**What you will do:** Transcribe all the records with complete accuracy.

**Listed entries:**
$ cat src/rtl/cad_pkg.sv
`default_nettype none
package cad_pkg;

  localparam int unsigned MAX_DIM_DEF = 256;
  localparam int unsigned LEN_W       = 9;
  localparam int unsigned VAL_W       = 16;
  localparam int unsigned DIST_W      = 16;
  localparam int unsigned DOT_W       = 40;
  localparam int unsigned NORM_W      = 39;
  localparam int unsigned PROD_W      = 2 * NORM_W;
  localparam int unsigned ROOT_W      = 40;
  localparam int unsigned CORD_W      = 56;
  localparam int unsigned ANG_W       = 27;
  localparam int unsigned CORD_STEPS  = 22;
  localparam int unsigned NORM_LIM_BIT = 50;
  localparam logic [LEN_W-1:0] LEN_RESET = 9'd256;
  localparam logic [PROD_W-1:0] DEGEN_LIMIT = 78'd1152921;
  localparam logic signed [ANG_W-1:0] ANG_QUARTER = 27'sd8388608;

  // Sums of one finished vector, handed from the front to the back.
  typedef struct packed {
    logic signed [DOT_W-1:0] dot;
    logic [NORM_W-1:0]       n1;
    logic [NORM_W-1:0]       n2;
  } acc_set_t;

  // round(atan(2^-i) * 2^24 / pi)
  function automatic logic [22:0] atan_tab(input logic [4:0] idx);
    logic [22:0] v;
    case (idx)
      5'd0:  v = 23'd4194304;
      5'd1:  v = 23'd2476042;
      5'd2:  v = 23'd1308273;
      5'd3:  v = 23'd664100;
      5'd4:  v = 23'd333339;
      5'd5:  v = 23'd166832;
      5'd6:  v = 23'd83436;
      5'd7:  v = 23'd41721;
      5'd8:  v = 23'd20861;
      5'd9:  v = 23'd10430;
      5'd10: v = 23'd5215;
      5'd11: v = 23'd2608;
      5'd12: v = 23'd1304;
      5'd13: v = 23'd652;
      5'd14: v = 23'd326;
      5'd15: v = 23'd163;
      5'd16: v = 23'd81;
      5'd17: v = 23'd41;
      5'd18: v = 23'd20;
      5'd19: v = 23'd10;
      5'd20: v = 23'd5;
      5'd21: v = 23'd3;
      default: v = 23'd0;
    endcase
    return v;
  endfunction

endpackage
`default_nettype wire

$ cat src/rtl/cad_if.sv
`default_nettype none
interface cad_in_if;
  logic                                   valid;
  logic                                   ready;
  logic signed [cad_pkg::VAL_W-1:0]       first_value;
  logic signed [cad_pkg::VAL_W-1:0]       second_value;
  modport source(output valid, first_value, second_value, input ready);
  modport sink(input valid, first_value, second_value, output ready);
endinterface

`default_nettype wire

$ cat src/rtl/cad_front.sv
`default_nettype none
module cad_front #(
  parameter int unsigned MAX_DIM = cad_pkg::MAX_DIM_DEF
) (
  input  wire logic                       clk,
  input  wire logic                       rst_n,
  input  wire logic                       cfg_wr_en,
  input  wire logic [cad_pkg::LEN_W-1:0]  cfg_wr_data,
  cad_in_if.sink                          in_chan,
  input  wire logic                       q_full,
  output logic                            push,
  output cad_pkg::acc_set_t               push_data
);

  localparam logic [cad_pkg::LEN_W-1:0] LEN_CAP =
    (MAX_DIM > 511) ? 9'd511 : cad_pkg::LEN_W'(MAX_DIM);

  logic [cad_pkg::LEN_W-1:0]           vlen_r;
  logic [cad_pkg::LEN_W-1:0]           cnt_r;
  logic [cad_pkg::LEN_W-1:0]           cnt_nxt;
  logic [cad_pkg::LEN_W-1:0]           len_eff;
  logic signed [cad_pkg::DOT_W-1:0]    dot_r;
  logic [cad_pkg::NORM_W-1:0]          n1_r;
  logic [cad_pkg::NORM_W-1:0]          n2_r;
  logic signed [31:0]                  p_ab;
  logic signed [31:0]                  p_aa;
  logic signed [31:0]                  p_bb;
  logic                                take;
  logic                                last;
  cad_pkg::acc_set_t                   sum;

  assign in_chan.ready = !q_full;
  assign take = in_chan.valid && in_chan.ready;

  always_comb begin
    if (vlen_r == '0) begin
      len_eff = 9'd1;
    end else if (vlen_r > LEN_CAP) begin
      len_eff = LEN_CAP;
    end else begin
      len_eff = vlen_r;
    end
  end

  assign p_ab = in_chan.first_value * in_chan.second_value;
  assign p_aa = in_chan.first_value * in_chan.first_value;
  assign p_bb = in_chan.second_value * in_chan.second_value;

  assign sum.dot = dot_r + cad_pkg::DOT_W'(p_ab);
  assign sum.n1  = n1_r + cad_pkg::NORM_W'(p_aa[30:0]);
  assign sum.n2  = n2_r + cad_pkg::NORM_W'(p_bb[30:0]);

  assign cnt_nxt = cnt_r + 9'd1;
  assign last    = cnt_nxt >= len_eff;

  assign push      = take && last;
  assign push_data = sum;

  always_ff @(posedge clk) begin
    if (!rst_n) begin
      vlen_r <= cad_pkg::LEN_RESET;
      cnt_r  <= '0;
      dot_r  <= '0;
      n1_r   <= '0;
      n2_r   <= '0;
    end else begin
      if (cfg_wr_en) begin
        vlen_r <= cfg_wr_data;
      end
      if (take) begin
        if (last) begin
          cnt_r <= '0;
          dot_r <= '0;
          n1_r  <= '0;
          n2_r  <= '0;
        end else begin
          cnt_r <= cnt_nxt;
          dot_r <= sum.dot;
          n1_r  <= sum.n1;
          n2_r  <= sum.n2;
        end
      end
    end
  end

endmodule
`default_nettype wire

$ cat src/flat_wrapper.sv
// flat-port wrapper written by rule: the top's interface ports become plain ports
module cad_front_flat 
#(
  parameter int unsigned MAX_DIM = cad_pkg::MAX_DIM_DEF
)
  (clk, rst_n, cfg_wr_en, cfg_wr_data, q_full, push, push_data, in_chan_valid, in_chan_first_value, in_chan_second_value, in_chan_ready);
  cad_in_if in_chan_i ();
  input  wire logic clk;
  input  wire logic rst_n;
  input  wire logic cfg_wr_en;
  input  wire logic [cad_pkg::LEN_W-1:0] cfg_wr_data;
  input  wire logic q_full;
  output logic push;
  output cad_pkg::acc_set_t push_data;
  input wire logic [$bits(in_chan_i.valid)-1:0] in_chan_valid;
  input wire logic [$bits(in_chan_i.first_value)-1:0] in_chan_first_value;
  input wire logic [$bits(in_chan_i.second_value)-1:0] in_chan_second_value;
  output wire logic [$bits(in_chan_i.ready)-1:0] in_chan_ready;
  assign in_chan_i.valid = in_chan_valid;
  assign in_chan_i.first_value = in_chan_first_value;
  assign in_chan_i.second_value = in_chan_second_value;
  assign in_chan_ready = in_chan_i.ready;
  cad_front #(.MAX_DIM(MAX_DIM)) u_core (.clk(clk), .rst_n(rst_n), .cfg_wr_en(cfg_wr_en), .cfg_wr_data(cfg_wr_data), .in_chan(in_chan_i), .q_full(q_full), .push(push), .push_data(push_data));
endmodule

**Exercise result:**
$ cat src/rtl/cad_pkg.sv
`default_nettype none
package cad_pkg;

  localparam int unsigned MAX_DIM_DEF = 256;
  localparam int unsigned LEN_W       = 9;
  localparam int unsigned VAL_W       = 16;
  localparam int unsigned DIST_W      = 16;
  localparam int unsigned DOT_W       = 40;
  localparam int unsigned NORM_W      = 39;
  localparam int unsigned PROD_W      = 2 * NORM_W;
  localparam int unsigned ROOT_W      = 40;
  localparam int unsigned CORD_W      = 56;
  localparam int unsigned ANG_W       = 27;
  localparam int unsigned CORD_STEPS  = 22;
  localparam int unsigned NORM_LIM_BIT = 50;
  localparam logic [LEN_W-1:0] LEN_RESET = 9'd256;
  localparam logic [PROD_W-1:0] DEGEN_LIMIT = 78'd1152921;
  localparam logic signed [ANG_W-1:0] ANG_QUARTER = 27'sd8388608;

  // Sums of one finished vector, handed from the front to the back.
  typedef struct packed {
    logic signed [DOT_W-1:0] dot;
    logic [NORM_W-1:0]       n1;
    logic [NORM_W-1:0]       n2;
  } acc_set_t;

  // round(atan(2^-i) * 2^24 / pi)
  function automatic logic [22:0] atan_tab(input logic [4:0] idx);
    logic [22:0] v;
    case (idx)
      5'd0:  v = 23'd4194304;
      5'd1:  v = 23'd2476042;
      5'd2:  v = 23'd1308273;
      5'd3:  v = 23'd664100;
      5'd4:  v = 23'd333339;
      5'd5:  v = 23'd166832;
      5'd6:  v = 23'd83436;
      5'd7:  v = 23'd41721;
      5'd8:  v = 23'd20861;
      5'd9:  v = 23'd10430;
      5'd10: v = 23'd5215;
      5'd11: v = 23'd2608;
      5'd12: v = 23'd1304;
      5'd13: v = 23'd652;
      5'd14: v = 23'd326;
      5'd15: v = 23'd163;
      5'd16: v = 23'd81;
      5'd17: v = 23'd41;
      5'd18: v = 23'd20;
      5'd19: v = 23'd10;
      5'd20: v = 23'd5;
      5'd21: v = 23'd3;
      default: v = 23'd0;
    endcase
    return v;
  endfunction

endpackage
`default_nettype wire

$ cat src/rtl/cad_if.sv
`default_nettype none
interface cad_in_if;
  logic                                   valid;
  logic                                   ready;
  logic signed [cad_pkg::VAL_W-1:0]       first_value;
  logic signed [cad_pkg::VAL_W-1:0]       second_value;
  modport source(output valid, first_value, second_value, input ready);
  modport sink(input valid, first_value, second_value, output ready);
endinterface

`default_nettype wire

$ cat src/rtl/cad_front.sv
`default_nettype none
module cad_front #(
  parameter int unsigned MAX_DIM = cad_pkg::MAX_DIM_DEF
) (
  input  wire logic                       clk,
  input  wire logic                       rst_n,
  input  wire logic                       cfg_wr_en,
  input  wire logic [cad_pkg::LEN_W-1:0]  cfg_wr_data,
  cad_in_if.sink                          in_chan,
  input  wire logic                       q_full,
  output logic                            push,
  output cad_pkg::acc_set_t               push_data
);

  localparam logic [cad_pkg::LEN_W-1:0] LEN_CAP =
    (MAX_DIM > 511) ? 9'd511 : cad_pkg::LEN_W'(MAX_DIM);

  logic [cad_pkg::LEN_W-1:0]           vlen_r;
  logic [cad_pkg::LEN_W-1:0]           cnt_r;
  logic [cad_pkg::LEN_W-1:0]           cnt_nxt;
  logic [cad_pkg::LEN_W-1:0]           len_eff;
  logic signed [cad_pkg::DOT_W-1:0]    dot_r;
  logic [cad_pkg::NORM_W-1:0]          n1_r;
  logic [cad_pkg::NORM_W-1:0]          n2_r;
  logic signed [31:0]                  p_ab;
  logic signed [31:0]                  p_aa;
  logic signed [31:0]                  p_bb;
  logic                                take;
  logic                                last;
  cad_pkg::acc_set_t                   sum;

  assign in_chan.ready = !q_full;
  assign take = in_chan.valid && in_chan.ready;

  always_comb begin
    if (vlen_r == '0) begin
      len_eff = 9'd1;
    end else if (vlen_r > LEN_CAP) begin
      len_eff = LEN_CAP;
    end else begin
      len_eff = vlen_r;
    end
  end

  assign p_ab = in_chan.first_value * in_chan.second_value;
  assign p_aa = in_chan.first_value * in_chan.first_value;
  assign p_bb = in_chan.second_value * in_chan.second_value;

  assign sum.dot = dot_r + cad_pkg::DOT_W'(p_ab);
  assign sum.n1  = n1_r + cad_pkg::NORM_W'(p_aa[30:0]);
  assign sum.n2  = n2_r + cad_pkg::NORM_W'(p_bb[30:0]);

  assign cnt_nxt = cnt_r + 9'd1;
  assign last    = cnt_nxt >= len_eff;

  assign push      = take && last;
  assign push_data = sum;

  always_ff @(posedge clk) begin
    if (!rst_n) begin
      vlen_r <= cad_pkg::LEN_RESET;
      cnt_r  <= '0;
      dot_r  <= '0;
      n1_r   <= '0;
      n2_r   <= '0;
    end else begin
      if (cfg_wr_en) begin
        vlen_r <= cfg_wr_data;
      end
      if (take) begin
        if (last) begin
          cnt_r <= '0;
          dot_r <= '0;
          n1_r  <= '0;
          n2_r  <= '0;
        end else begin
          cnt_r <= cnt_nxt;
          dot_r <= sum.dot;
          n1_r  <= sum.n1;
          n2_r  <= sum.n2;
        end
      end
    end
  end

endmodule
`default_nettype wire

$ cat src/flat_wrapper.sv
// flat-port wrapper written by rule: the top's interface ports become plain ports
module cad_front_flat 
#(
  parameter int unsigned MAX_DIM = cad_pkg::MAX_DIM_DEF
)
  (clk, rst_n, cfg_wr_en, cfg_wr_data, q_full, push, push_data, in_chan_valid, in_chan_first_value, in_chan_second_value, in_chan_ready);
  cad_in_if in_chan_i ();
  input  wire logic clk;
  input  wire logic rst_n;
  input  wire logic cfg_wr_en;
  input  wire logic [cad_pkg::LEN_W-1:0] cfg_wr_data;
  input  wire logic q_full;
  output logic push;
  output cad_pkg::acc_set_t push_data;
  input wire logic [$bits(in_chan_i.valid)-1:0] in_chan_valid;
  input wire logic [$bits(in_chan_i.first_value)-1:0] in_chan_first_value;
  input wire logic [$bits(in_chan_i.second_value)-1:0] in_chan_second_value;
  output wire logic [$bits(in_chan_i.ready)-1:0] in_chan_ready;
  assign in_chan_i.valid = in_chan_valid;
  assign in_chan_i.first_value = in_chan_first_value;
  assign in_chan_i.second_value = in_chan_second_value;
  assign in_chan_ready = in_chan_i.ready;
  cad_front #(.MAX_DIM(MAX_DIM)) u_core (.clk(clk), .rst_n(rst_n), .cfg_wr_en(cfg_wr_en), .cfg_wr_data(cfg_wr_data), .in_chan(in_chan_i), .q_full(q_full), .push(push), .push_data(push_data));
endmodule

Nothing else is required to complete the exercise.